Kilau mendenguskan napasnya. Cewek itu kesal. Kini, matanya melihat ke bawah. Melihat ujung sepatu converse allstar yang ia tahu itu harganya mahal karena Ori. Bukan Kw. Terlintas ide ingin membuat cowok itu kapok! Akhirnya, dengan kuat Kilau menginjak ujung sepatu Lingga. Membuat Lingga otomatis berteriak kencang karena rasa sakit dan nyut-nyut yang menjalar ke seluruh tubuh rasanya oleh injakkan itu.
"ADOWWWWW!!!!!"
"RASAIN TUH!"
Lingga menundukkan badannya sembari memegang kakinya yang barusaja diinjak. Ini sudah kali kedua kakinya di injak oleh cewek itu. Sialan!
"Lo emang sialan!"
TOK..
TOK..
TOK..
"BUKA PINTU NYA! SIAPA DI DALAM?!"
Suara pak Jaksana menggelegar di kedua telinga. Reflek mata membulat sempurna. Bahkan, suara pak Jaksana mampu membuat Kilau mengangakan mulutnya lebar. Hukuman double pasti akan berlaku, pikir Lingga.
"Gara-gara lo kita ketahuan kan!" kata Lingga kesal. Kini, cowok itu sudah kembali menegapkan badannya.
"Kan, Lingga yang teriak kenceng! Makanya, pak Jaksana denger dan tahu kalo ada kita ngumpet dalam gudang. Kok, jadi gue yang di salahin!!"
Lingga benar-benar kesal dengan Kilau. Sampai menunjuk Kilau tepat di hidung dengan jari telunjuknya. "KARENA ELO UDAH NGINJEK KAKI GUE ITU MAKANYA GUE NGGAK SENGAJA TERIAK!"
"Ma-maaf!"
"Nggak butuh maaf lo!
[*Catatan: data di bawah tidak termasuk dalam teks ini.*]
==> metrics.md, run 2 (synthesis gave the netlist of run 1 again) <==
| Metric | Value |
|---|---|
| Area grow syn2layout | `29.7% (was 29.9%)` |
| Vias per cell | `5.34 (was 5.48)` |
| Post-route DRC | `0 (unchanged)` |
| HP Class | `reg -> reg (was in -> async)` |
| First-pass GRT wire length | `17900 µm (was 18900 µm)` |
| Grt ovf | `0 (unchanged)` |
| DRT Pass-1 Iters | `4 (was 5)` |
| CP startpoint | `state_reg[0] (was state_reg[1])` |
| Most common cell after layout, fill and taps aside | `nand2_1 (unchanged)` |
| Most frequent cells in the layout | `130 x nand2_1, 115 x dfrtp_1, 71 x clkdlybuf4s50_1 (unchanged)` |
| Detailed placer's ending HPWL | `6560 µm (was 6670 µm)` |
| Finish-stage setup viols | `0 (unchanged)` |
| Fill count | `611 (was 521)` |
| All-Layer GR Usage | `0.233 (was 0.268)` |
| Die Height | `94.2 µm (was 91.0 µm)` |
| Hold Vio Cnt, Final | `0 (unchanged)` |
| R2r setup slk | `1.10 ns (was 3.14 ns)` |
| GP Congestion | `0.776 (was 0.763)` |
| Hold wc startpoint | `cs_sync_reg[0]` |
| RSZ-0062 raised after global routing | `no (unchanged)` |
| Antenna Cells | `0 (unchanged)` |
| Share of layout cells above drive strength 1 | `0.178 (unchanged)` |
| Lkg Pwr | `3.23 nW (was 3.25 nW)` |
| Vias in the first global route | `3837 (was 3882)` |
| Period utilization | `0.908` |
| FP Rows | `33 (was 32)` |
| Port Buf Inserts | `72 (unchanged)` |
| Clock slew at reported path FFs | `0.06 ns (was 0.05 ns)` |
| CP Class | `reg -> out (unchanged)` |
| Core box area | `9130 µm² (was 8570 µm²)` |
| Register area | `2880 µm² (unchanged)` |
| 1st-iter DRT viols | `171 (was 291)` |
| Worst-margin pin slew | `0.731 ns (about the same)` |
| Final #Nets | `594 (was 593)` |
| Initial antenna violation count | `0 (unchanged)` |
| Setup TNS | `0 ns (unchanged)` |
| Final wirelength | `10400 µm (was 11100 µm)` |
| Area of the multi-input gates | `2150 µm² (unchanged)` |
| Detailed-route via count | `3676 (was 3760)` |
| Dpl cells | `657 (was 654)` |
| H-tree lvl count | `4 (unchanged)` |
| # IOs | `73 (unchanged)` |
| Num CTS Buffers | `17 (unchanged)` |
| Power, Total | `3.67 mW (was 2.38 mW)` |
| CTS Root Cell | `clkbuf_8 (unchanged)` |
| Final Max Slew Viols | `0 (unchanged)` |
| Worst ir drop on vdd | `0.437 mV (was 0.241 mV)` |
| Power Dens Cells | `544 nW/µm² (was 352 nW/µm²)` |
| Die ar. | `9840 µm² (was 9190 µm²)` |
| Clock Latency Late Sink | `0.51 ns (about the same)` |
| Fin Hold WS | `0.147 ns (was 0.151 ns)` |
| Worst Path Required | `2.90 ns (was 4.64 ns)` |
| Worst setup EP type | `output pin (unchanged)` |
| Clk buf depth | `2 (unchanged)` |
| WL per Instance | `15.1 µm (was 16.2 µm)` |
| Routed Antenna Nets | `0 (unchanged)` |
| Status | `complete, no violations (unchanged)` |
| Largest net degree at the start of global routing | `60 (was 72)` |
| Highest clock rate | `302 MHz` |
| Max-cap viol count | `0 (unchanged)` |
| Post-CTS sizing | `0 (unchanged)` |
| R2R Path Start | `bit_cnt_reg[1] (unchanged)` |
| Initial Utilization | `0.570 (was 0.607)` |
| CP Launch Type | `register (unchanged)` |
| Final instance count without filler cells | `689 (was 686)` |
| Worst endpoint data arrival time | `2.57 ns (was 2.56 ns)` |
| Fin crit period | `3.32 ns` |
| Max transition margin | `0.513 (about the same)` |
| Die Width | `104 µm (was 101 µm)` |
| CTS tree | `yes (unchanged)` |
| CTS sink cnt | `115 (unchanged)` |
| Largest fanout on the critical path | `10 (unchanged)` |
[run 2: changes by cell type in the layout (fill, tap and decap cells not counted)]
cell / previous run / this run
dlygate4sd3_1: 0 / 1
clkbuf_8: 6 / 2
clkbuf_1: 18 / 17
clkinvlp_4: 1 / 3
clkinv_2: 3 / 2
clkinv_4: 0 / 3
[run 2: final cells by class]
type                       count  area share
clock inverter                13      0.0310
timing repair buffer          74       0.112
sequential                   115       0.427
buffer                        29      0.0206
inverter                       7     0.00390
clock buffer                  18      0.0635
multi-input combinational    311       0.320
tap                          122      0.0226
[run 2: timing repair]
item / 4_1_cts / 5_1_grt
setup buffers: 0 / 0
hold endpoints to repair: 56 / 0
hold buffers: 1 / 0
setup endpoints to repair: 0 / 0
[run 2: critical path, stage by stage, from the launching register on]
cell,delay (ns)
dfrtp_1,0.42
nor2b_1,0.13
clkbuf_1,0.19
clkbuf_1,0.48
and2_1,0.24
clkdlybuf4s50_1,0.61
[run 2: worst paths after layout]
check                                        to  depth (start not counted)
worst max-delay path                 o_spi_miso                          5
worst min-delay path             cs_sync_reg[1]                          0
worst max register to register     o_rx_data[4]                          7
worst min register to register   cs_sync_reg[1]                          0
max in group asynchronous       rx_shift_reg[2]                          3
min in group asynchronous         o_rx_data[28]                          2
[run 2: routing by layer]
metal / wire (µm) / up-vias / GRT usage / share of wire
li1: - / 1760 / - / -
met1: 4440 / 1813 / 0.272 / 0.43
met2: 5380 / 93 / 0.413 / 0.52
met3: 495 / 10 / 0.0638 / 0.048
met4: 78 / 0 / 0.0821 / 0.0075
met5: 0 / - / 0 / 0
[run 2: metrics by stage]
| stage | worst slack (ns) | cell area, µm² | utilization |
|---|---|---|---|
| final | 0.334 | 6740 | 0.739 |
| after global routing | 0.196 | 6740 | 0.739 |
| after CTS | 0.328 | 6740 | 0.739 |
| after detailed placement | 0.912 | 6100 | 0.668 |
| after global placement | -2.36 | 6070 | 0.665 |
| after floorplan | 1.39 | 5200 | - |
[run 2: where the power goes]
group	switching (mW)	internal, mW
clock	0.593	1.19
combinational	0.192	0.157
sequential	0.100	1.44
## src/rtl/gated_past_buffer.sv

```systemverilog
// ============================================================================
// Module   : gated_past_buffer
// Purpose  : Circular history buffer with gated capture; hardware $past(din,tap,gate_en).
//            Optional flush port enabled by GATED_PAST_BUFFER_FLUSH_EN.
// Revision : 1.0  initial release
// ============================================================================
`default_nettype none

module gated_past_buffer #(
  parameter int               WIDTH    = 4,
  parameter int               DEPTH    = 8,
  parameter logic [WIDTH-1:0] INIT_VAL = '0
) (
  input  logic                         clk,
  input  logic                         rst_n,
`ifdef GATED_PAST_BUFFER_FLUSH_EN
  input  logic                         flush,
`endif
  input  logic                         gate_en,
  input  logic [WIDTH-1:0]             din,
  input  logic [$clog2(DEPTH+1)-1:0]   tap,
  output logic [WIDTH-1:0]             past_data,
  output logic                         past_valid,
  output logic                         tap_err,
  output logic                         din_stable,
  output logic [$clog2(DEPTH+1)-1:0]   fill_cnt,
  output logic [15:0]                  sample_cnt
);

  localparam int TW = $clog2(DEPTH+1);
  localparam int PW = $clog2(DEPTH);
  localparam logic [PW-1:0] c_LAST_PTR = PW'(DEPTH-1);
  localparam logic [PW-1:0] c_DEPTH_P  = PW'(DEPTH);
  localparam logic [TW-1:0] c_DEPTH_T  = TW'(DEPTH);

  logic [PW-1:0]    wr_ptr_q, wr_ptr_d;
  logic [TW-1:0]    fill_q, fill_d;
  logic [15:0]      cnt_q, cnt_d;
  logic [WIDTH-1:0] mem_q [DEPTH];

  logic             w_flush;
  logic             w_store;
  logic [PW-1:0]    w_tap_p;
  logic [PW-1:0]    w_rd_ptr;

`ifdef GATED_PAST_BUFFER_FLUSH_EN
  assign w_flush = flush;
`else
  assign w_flush = 1'b0;
`endif

  assign w_store = gate_en && !w_flush;

  always_comb begin
    wr_ptr_d = wr_ptr_q;
    fill_d   = fill_q;
    cnt_d    = cnt_q;
    if (w_flush) begin
      wr_ptr_d = '0;
      fill_d   = '0;
    end else if (gate_en) begin
      wr_ptr_d = (wr_ptr_q == c_LAST_PTR) ? '0 : wr_ptr_q + PW'(1);
      if (fill_q != c_DEPTH_T) fill_d = fill_q + TW'(1);
      if (cnt_q != 16'hFFFF)   cnt_d  = cnt_q + 16'd1;
    end
  end

  always_ff @(posedge clk or negedge rst_n) begin
    if (!rst_n) begin
      wr_ptr_q <= '0;
      fill_q   <= '0;
      cnt_q    <= '0;
    end else begin
      wr_ptr_q <= wr_ptr_d;
      fill_q   <= fill_d;
      cnt_q    <= cnt_d;
    end
  end

  // Storage is intentionally unreset; the fill count masks stale entries.
  always_ff @(posedge clk) begin
    if (w_store) mem_q[wr_ptr_q] <= din;
  end

  // Modular subtraction in pointer width: exact whenever tap is legal, since
  // tap==DEPTH aliases to zero for power-of-two depths and to DEPTH otherwise.
  assign w_tap_p  = tap[PW-1:0];
  assign w_rd_ptr = (wr_ptr_q >= w_tap_p) ? (wr_ptr_q - w_tap_p)
                                          : (wr_ptr_q + c_DEPTH_P - w_tap_p);

  assign tap_err    = (tap == '0) || (tap > c_DEPTH_T);
  assign past_valid = !tap_err && (fill_q >= tap);
  assign past_data  = past_valid ? mem_q[w_rd_ptr] : INIT_VAL;
  assign din_stable = past_valid && (din == past_data);
  assign fill_cnt   = fill_q;
  assign sample_cnt = cnt_q;

endmodule

`default_nettype wire

```
[src/rtl/video_write_scheduler_if.sv]
// video_write_scheduler_if: host request, fill command and video_memory write port
//  slave : scheduler view (consumes host/fill requests, drives video_* and status)
//  master: command decoder / memory-side view
interface video_write_scheduler_if import video_write_scheduler_pkg::*; #(parameter int ATTR_W = 24);
  logic              host_req, host_ack;
  addr_t             host_addr;
  logic [ATTR_W-1:0] host_value, host_mask;
  logic              fill_start, fill_abort, fill_busy, fill_done;
  coord_t            fill_x0, fill_x1, fill_y0, fill_y1;
  logic [ATTR_W-1:0] fill_value, fill_mask;
  logic              video_write;
  addr_t             video_address;
  logic [ATTR_W-1:0] video_value, video_mask;
  modport slave (
    input  host_req, host_addr, host_value, host_mask,
    input  fill_start, fill_abort, fill_x0, fill_x1, fill_y0, fill_y1, fill_value, fill_mask,
    output host_ack, fill_busy, fill_done, video_write, video_address, video_value, video_mask
  );
  modport master (
    output host_req, host_addr, host_value, host_mask,
    output fill_start, fill_abort, fill_x0, fill_x1, fill_y0, fill_y1, fill_value, fill_mask,
    input  host_ack, fill_busy, fill_done, video_write, video_address, video_value, video_mask
  );
endinterface

[src/rtl/video_write_scheduler_rect_scanner.sv]
// video_write_scheduler_rect_scanner: x/y/row_base walker over a clamped rectangle
//  load_i  : latch bounds, x<=x0, y<=0, row_base<=0
//  prep_i  : step y/row_base up to y0 (ready_o when row_base = y0*COLS)
//  adv_i   : move to next cell in raster order
//  addr_o  : row_base + x;  last_o: current cell is (x1,y1)
module video_write_scheduler_rect_scanner import video_write_scheduler_pkg::*; #(
  parameter int COLS = 80
) (
  input  logic   clk,
  input  logic   rst,
  input  logic   load_i,
  input  logic   prep_i,
  input  logic   adv_i,
  input  coord_t x0_i,
  input  coord_t x1_i,
  input  coord_t y0_i,
  input  coord_t y1_i,
  output addr_t  addr_o,
  output logic   last_o,
  output logic   ready_o
);
  coord_t x0_q, x1_q, y0_q, y1_q, x_q, x_d, y_q, y_d;
  addr_t rb_q, rb_d;
  logic wrap, step_y;
  // y doubles as the PREP counter, so row_base = y*COLS holds throughout
  always_comb begin
    wrap = x_q == x1_q;
    step_y = (prep_i && !ready_o) || (adv_i && wrap);
    x_d = load_i ? x0_i : adv_i ? (wrap ? x0_q : x_q + 1'b1) : x_q;
    y_d = load_i ? '0 : step_y ? y_q + 1'b1 : y_q;
    rb_d = load_i ? '0 : step_y ? rb_q + addr_t'(COLS) : rb_q;
  end
  always_ff @(posedge clk or posedge rst)
    if (rst) begin
      {x0_q, x1_q, y0_q, y1_q, x_q, y_q} <= '0;
      rb_q <= '0;
    end else begin
      if (load_i) {x0_q, x1_q, y0_q, y1_q} <= {x0_i, x1_i, y0_i, y1_i};
      x_q <= x_d;
      y_q <= y_d;
      rb_q <= rb_d;
    end
  assign addr_o = rb_q + addr_t'(x_q);
  assign last_o = wrap && y_q == y1_q;
  assign ready_o = y_q == y0_q;
endmodule

[src/rtl/video_write_scheduler.sv]
// video_write_scheduler: sole driver of video_memory writes; host single writes beat a rectangle-fill engine
//  clk, rst : clock, asynchronous active-high reset
//  bus      : slave modport -- host_req/addr/value/mask -> host_ack,
//             fill_start/abort/x0/x1/y0/y1/value/mask -> fill_busy/fill_done,
//             registered video_write/address/value/mask to video_memory
module video_write_scheduler import video_write_scheduler_pkg::*; #(
  parameter int COLS = 80,
  parameter int ROWS = 30,
  parameter int ATTR_W = 24
) (
  input logic clk,
  input logic rst,
  video_write_scheduler_if.slave bus
);
  localparam int CELLS = COLS * ROWS;
  vws_state_e state_q, state_d;
  logic host_ack_q, done_q, vw_q, vw_d;
  addr_t va_q, va_d, scan_addr;
  logic [ATTR_W-1:0] vv_q, vv_d, vm_q, vm_d, fv_q, fm_q;
  logic host_acc, host_ok, empty, fill_go, load, scan_last, scan_ready;
  coord_t x1c, y1c;
  always_comb begin
    host_acc = bus.host_req && !host_ack_q;
    host_ok = 17'(bus.host_addr) < 17'(CELLS);
    x1c = clamp(bus.fill_x1, COLS - 1);
    y1c = clamp(bus.fill_y1, ROWS - 1);
    empty = bus.fill_x0 > x1c || bus.fill_y0 > y1c;
    load = state_q == VWS_IDLE && bus.fill_start;
    // an accepted host request owns this cycle's write slot
    fill_go = state_q == VWS_RUN && !host_acc && !bus.fill_abort;
    state_d = state_q;
    case (state_q)
      VWS_IDLE:   state_d = bus.fill_start ? (empty ? VWS_FINISH : VWS_PREP) : VWS_IDLE;
      VWS_PREP:   state_d = bus.fill_abort ? VWS_FINISH : scan_ready ? VWS_RUN : VWS_PREP;
      VWS_RUN:    state_d = (bus.fill_abort || (fill_go && scan_last)) ? VWS_FINISH : VWS_RUN;
      VWS_FINISH: state_d = VWS_IDLE;
      default:    state_d = VWS_IDLE;
    endcase
    vw_d = host_acc ? host_ok : fill_go;
    va_d = host_acc ? bus.host_addr : fill_go ? scan_addr : va_q;
    vv_d = host_acc ? bus.host_value : fill_go ? fv_q : vv_q;
    vm_d = host_acc ? bus.host_mask : fill_go ? fm_q : vm_q;
  end
  video_write_scheduler_rect_scanner #(.COLS(COLS)) u_scan (
    .clk(clk), .rst(rst), .load_i(load), .prep_i(state_q == VWS_PREP), .adv_i(fill_go),
    .x0_i(bus.fill_x0), .x1_i(x1c), .y0_i(bus.fill_y0), .y1_i(y1c),
    .addr_o(scan_addr), .last_o(scan_last), .ready_o(scan_ready)
  );
  always_ff @(posedge clk or posedge rst)
    if (rst) begin
      state_q <= VWS_IDLE;
      {host_ack_q, done_q, vw_q} <= '0;
      va_q <= '0;
      {vv_q, vm_q, fv_q, fm_q} <= '0;
    end else begin
      state_q <= state_d;
      host_ack_q <= host_acc;
      done_q <= state_q == VWS_FINISH;
      vw_q <= vw_d;
      va_q <= va_d;
      vv_q <= vv_d;
      vm_q <= vm_d;
      if (load) {fv_q, fm_q} <= {bus.fill_value, bus.fill_mask};
    end
  assign bus.host_ack = host_ack_q;
  assign bus.fill_busy = state_q == VWS_PREP || state_q == VWS_RUN;
  assign bus.fill_done = done_q;
  assign bus.video_write = vw_q;
  assign bus.video_address = va_q;
  assign bus.video_value = vv_q;
  assign bus.video_mask = vm_q;
endmodule
<file path="src/rtl/pmp_region_encoder.sv">
// Encodes a base/size/mode region request into pmpaddr/mode entry writes for the
// PMP entry register file. Each request ends with a one-cycle completion response.
package riscv;
  typedef enum logic [1:0] {
    OFF   = 2'b00,
    TOR   = 2'b01,
    NA4   = 2'b10,
    NAPOT = 2'b11
  } pmp_addr_mode_t;
endpackage

module pmp_region_encoder #(
  parameter int unsigned PLEN           = 56,
  parameter int unsigned PMP_LEN        = 54,
  parameter int unsigned PMPGranularity = 0,
  parameter int unsigned NUM_ENTRIES    = 16,
  localparam int unsigned IDX_W         = $clog2(NUM_ENTRIES)
) (
  input  logic                  clk_i,
  input  logic                  rst_ni,
  input  logic                  req_valid_i,
  output logic                  req_ready_o,
  input  logic [PLEN-1:0]       req_base_i,
  input  logic [PLEN-1:0]       req_size_i,
  input  riscv::pmp_addr_mode_t req_mode_i,
  input  logic [IDX_W-1:0]      req_idx_i,
  output logic                  wr_valid_o,
  input  logic                  wr_ready_i,
  output logic [IDX_W-1:0]      wr_idx_o,
  output logic [PMP_LEN-1:0]    wr_addr_o,
  output riscv::pmp_addr_mode_t wr_mode_o,
  output logic                  rsp_valid_o,
  output logic                  rsp_err_o
);
  import riscv::*;

  localparam int unsigned S = 2 + PMPGranularity;
  localparam logic [PLEN-1:0] GRAIN_MASK = PLEN'((64'd1 << S) - 64'd1);
  localparam logic [PLEN-1:0] NAPOT_MIN  = PLEN'(64'd1 << (S + 1));
  localparam logic [PLEN:0]   ADDR_SPACE = {1'b1, {PLEN{1'b0}}};

  typedef enum logic [2:0] {IDLE, CHECK, WR0, WR1, RSP} state_t;

  state_t state_q, state_d;

  logic [PLEN-1:0]  base_q, size_q;
  pmp_addr_mode_t   mode_q;
  logic [IDX_W-1:0] idx_q;

  logic               err_q, tor_q;
  logic [IDX_W-1:0]   idx0_q;
  logic [PMP_LEN-1:0] addr0_q, addr1_q;
  pmp_addr_mode_t     mode0_q;

  logic [PLEN:0]      end_c, end_sh_c;
  logic [PLEN-1:0]    napot_c;
  logic               in_space_c, size_pow2_c, idx_ok_c, legal_c;
  logic [IDX_W-1:0]   idx0_c;
  logic [PMP_LEN-1:0] addr0_c;
  pmp_addr_mode_t     mode0_c;

  // Sums are one bit wider than PLEN so a region ending exactly at the top of the
  // address space is representable and can be range-checked before truncation.
  always_comb begin
    end_c       = {1'b0, base_q} + {1'b0, size_q};
    end_sh_c    = end_c >> S;
    in_space_c  = (end_c <= ADDR_SPACE);
    size_pow2_c = (size_q != '0) && ((size_q & (size_q - 1'b1)) == '0);
    idx_ok_c    = (32'(idx_q) < NUM_ENTRIES);
    napot_c     = (base_q >> S) | ((size_q >> (S + 1)) - 1'b1);
    legal_c     = 1'b0;
    idx0_c      = idx_q;
    addr0_c     = '0;
    mode0_c     = OFF;
    case (mode_q)
      OFF: legal_c = 1'b1;
      NA4: begin
        legal_c = (PMPGranularity == 0) && (size_q == PLEN'(4)) && (base_q[1:0] == 2'b00);
        addr0_c = PMP_LEN'(base_q >> 2);
        mode0_c = NA4;
      end
      NAPOT: begin
        legal_c = size_pow2_c && (size_q >= NAPOT_MIN) &&
                  ((base_q & (size_q - 1'b1)) == '0) && in_space_c;
        addr0_c = PMP_LEN'(napot_c);
        mode0_c = NAPOT;
      end
      TOR: begin
        legal_c = (idx_q != '0) && (size_q != '0) &&
                  ((base_q & GRAIN_MASK) == '0) && ((size_q & GRAIN_MASK) == '0) &&
                  in_space_c && ((end_sh_c >> PMP_LEN) == '0);
        idx0_c  = idx_q - 1'b1;
        addr0_c = PMP_LEN'(base_q >> S);
        mode0_c = OFF;
      end
      default: legal_c = 1'b0;
    endcase
    legal_c = legal_c && idx_ok_c;
  end

  always_ff @(posedge clk_i or negedge rst_ni) begin
    if (!rst_ni) begin
      state_q <= IDLE;
      base_q  <= '0;
      size_q  <= '0;
      mode_q  <= OFF;
      idx_q   <= '0;
      err_q   <= 1'b0;
      tor_q   <= 1'b0;
      idx0_q  <= '0;
      addr0_q <= '0;
      addr1_q <= '0;
      mode0_q <= OFF;
    end else begin
      state_q <= state_d;
      if (state_q == IDLE && req_valid_i) begin
        base_q <= req_base_i;
        size_q <= req_size_i;
        mode_q <= req_mode_i;
        idx_q  <= req_idx_i;
      end
      if (state_q == CHECK) begin
        err_q   <= !legal_c;
        tor_q   <= (mode_q == TOR);
        idx0_q  <= idx0_c;
        addr0_q <= addr0_c;
        addr1_q <= PMP_LEN'(end_sh_c);
        mode0_q <= mode0_c;
      end
    end
  end

  // Outputs decode from registered state only, so wr_ready_i never reaches wr_valid_o.
  always_comb begin
    state_d     = state_q;
    req_ready_o = 1'b0;
    wr_valid_o  = 1'b0;
    wr_idx_o    = '0;
    wr_addr_o   = '0;
    wr_mode_o   = OFF;
    rsp_valid_o = 1'b0;
    rsp_err_o   = 1'b0;
    case (state_q)
      IDLE: begin
        req_ready_o = 1'b1;
        if (req_valid_i) state_d = CHECK;
      end
      CHECK: state_d = legal_c ? WR0 : RSP;
      WR0: begin
        wr_valid_o = 1'b1;
        wr_idx_o   = idx0_q;
        wr_addr_o  = addr0_q;
        wr_mode_o  = mode0_q;
        if (wr_ready_i) state_d = tor_q ? WR1 : RSP;
      end
      WR1: begin
        wr_valid_o = 1'b1;
        wr_idx_o   = idx_q;
        wr_addr_o  = addr1_q;
        wr_mode_o  = TOR;
        if (wr_ready_i) state_d = RSP;
      end
      RSP: begin
        rsp_valid_o = 1'b1;
        rsp_err_o   = err_q;
        state_d     = IDLE;
      end
      default: state_d = IDLE;
    endcase
  end

endmodule

</file>
<file path="config.mk">
export PLATFORM = sky130hd
export DESIGN_NAME = pmp_region_encoder
export DESIGN_NICKNAME = d
export VERILOG_FILES = /design/src/rtl/pmp_region_encoder.sv
export SDC_FILE = /design/constraint.sdc
export NUM_CORES = 1
export LEC_CHECK = 0
export ABC_AREA = 0
export BUFFER_PORTS_ARGS = -buffer_cell sky130_fd_sc_hd__buf_2
export CELL_PAD_IN_SITES_DETAIL_PLACEMENT = 0
export CELL_PAD_IN_SITES_GLOBAL_PLACEMENT = 1
export CORE_ASPECT_RATIO = 2
export CORE_MARGIN = 3
export CORE_UTILIZATION = 50
export CTS_BUF_LIST = sky130_fd_sc_hd__clkbuf_8
export DETAILED_ROUTE_END_ITERATION = 10
export PLACE_DENSITY_LB_ADDON = 0.08
export SYNTH_ARGS = -nofsm -noshare
export SYNTH_HDL_FRONTEND = slang
export SYNTH_SLANG_ARGS = --single-unit
</file>
<file path="constraint.sdc">
create_clock -name clk_i -period 15.4 [get_ports clk_i]
set_clock_uncertainty 0.05 [all_clocks]
set_input_delay 3.08 -clock clk_i [delete_from_list [all_inputs] [get_ports clk_i]]
set_output_delay 3.08 -clock clk_i [all_outputs]
set_load 0.02 [all_outputs]
</file>
==> summary.md <==
| Metric | Value |
|---|---|
| Post_cts resized | `0` |
| WL/cell | `28.9 um` |
| Placeable core area | `32300 um^2` |
| Via Count | `15636` |
| Max-slew violations | `0` |
| Total routed wirelength | `71800 um` |
| Port bufs | `185` |
| Final setup violation count | `0` |
| Startpoint Class | `flip-flop` |
| Hold/Removal Path Class | `reg -> reg` |
| First-pass DRT Iterations | `6` |
| CTS Hold Bufs | `0` |
| Area of the die | `35400 um^2` |
| RSZ-0062 raised after global routing | `false` |
| Number of synthesized flops with an enable pin | `0` |
| I/O pin cnt | `186` |
| Max clock buf depth | `3` |
| F_max | `141 MHz` |
| Syn Inst Count | `1889` |
| Synth unique cells | `80` |
| Post-Syn Nets | `2132` |
| Yosys warning count | `0` |
| CTS tree | `built` |
| First-pass GRT wire length | `103000 um` |
| Die W | `135 um` |
| CTS Buf Count | `38` |
| Dpl hpwl | `58200 um` |
| CP arrival | `7.48 ns` |
| Fin Setup TNS | `0 ns` |
| Worst Setup End Kind | `flip-flop` |
| Mean Syn Cell Area | `8.75 um^2` |
| Post-synthesis sequential area ratio | `35.9%` |
| Share of the clock period used by the worst path | `46.1%` |
| Worst setup margin | `8.29 ns` |
| Placer Congestion | `1.03` |
| Via/cell ratio | `6.29` |
| Post-CTS Setup Inserts | `0` |
| WP data required | `15.77 ns` |
| Critical path peak fanout | `7` |
| Clk Latency, worst-skew pair | `0.58 ns` |
| Mapped cell area | `16500 um^2` |
| Clock sink count | `237` |
| # rows | `93` |
| Total of max-cap violations | `0` |
| Cell taking the most area after synthesis | `dfrtp_1` |
| Residual DRC | `0` |
| Chip Height | `263 um` |
| Most frequent cell after synthesis | `nand2_1` |
| Post-synth ARST share | `100%` |
| Status | `complete, no violations` |
| Hold Fails Final Rpt | `0` |
| Initial antenna violation count | `3` |
| Fraction of final layout cells sized beyond drive strength 1 | `18.2%` |
| Synth top area share | `35.9%` |
| Pre-CTS setup slack | `8.43 ns` |
| Largest net degree at the start of global routing | `106` |
| Synth top area cells | `dfrtp_1 (36%), ha_1 (9.1%), mux2_2 (5.9%)` |
| Area Overhead vs Synth | `12.7%` |
| Starting Density | `51.1%` |
| Total Routing Usage GR | `39.9%` |
| DRT iter0 DRCs | `1211` |
| Fill count | `3072` |
| Prevailing post-synth register cell | `dfrtp_1` |
| Worst hold slack | `0.420 ns` |
| Final min period | `7.11 ns` |
| WS Path Type | `reg -> reg` |
| GRT overflow | `0` |
| Vias in the first global route | `16242` |
| CTS clock-pin slew for the worst setup and hold paths | `0.07 ns` |
| Worst-Margin Slew | `1.29 ns` |
| Final ANT Viol Nets | `0` |
| Relative slew margins | `13.8%` |
| Post-synth top cells | `nand2_1 (255), dfrtp_1 (237), o21ai_0 (180)` |
| #FFs+latches synth | `237` |
| Clk root buf | `clkbuf_8` |
| Max H-tree Level | `2` |
| Nets | `2272` |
Maaf lo nggak akan balikin keadaan!"
Setelah Lingga usai bicara. Pintu gudang terdobrak. Cahaya terang masuk menyeruak ke dalam ruangan sehingga gudang yang gelap kini berubah terang benderang akibat sinar cahaya yang masuk dari luar. Ada pak Jaksana dan juga Anton si murid Osis. Kilau sadar akan ekspresi Anton yang terkejut melihatnya berada di dalam gudang sekolah hanya berdua bersama Lingga.
"KALIAN BERDUA NGAPAIN DI SINI!!! IKUT SAYA!!!!"
Deg.
Kilau jalan terlebih dahulu. Kemudian, di ikuti Lingga yang mengekori. Nampak jelas, ekspresi tak suka Anton dengan Lingga. Lingga dapat menangkap sorotan mata Anton yang menunjukkan demikian. Lingga tahu, karena ketika melewati tubuh Anton yang hampir sama tinggi dengannya, Lingga sempat melirik walau hanya sebentar.
"BERDIRI DI TENGAH LAPANGAN BENDERA SEKARANG!!"
Keduanya mau tak mau menurut dan mulai berjalan ke tengah lapangan yang masih berlangsung upacara bendera. Sontak semua orang menjadikan Kilau dan Lingga sebagai pusat perhatian. Sekaligus, pusat gibahan netijen sekolah dan olok-olokkan bagi para hatters mereka. Situasi menjadi gaduh, namun segera di tenangkan oleh guru pembina melalui microphone.
Tak peduli dengan tatapan mata dan pandangan orang-orang, kena hukuman begini sudah biasa bagi Lingga. Yang memang langganan kena hukuman, apalagi dari pak Jaksana. Tapi, lain cerita dengan Kilau si anak IPA yang baru kali ini terlihat melanggar aturan, sehingga membuat cewek itu harus berdiri di tengah lapangan bersama dengan salah satu biang kerok sekolah. Rasa malu menyelimuti diri Kilau, andai saja ia punya kekuatan menghilang, ingin rasanya menghilang secepatnya. Malu!
Setelah upacara bendera selesai. Pak Jaksana menyuruh semua murid untuk segera bubar. Lalu, menyuruh Kilau dan Lingga untuk ke ruang BK. Sesampainya di ruang BK, Lingga dan Kilau di paksa menjelaskan semuanya. Kenapa bisa berada di dalam gudang, dan hendak melakukan apa?! Padahal, mereka tidak ada niatan apa-apa, selain hanya untuk bersembunyi. Ada Anton juga yang setia mendampingi pak Jaksana. Itupun karena pak Jaksana sendiri yang memintanya. Heran, sebenarnya Anton itu anaknya pak Anton guru Kesenian atau anaknya pak Jaksana selaku Wakasek dan guru Sejarah.
"KEMBALI LAGI KE LAPANGAN BENDERA SEKARANG!!"
Benar tebakkan Lingga. Hukuman double pasti berlaku!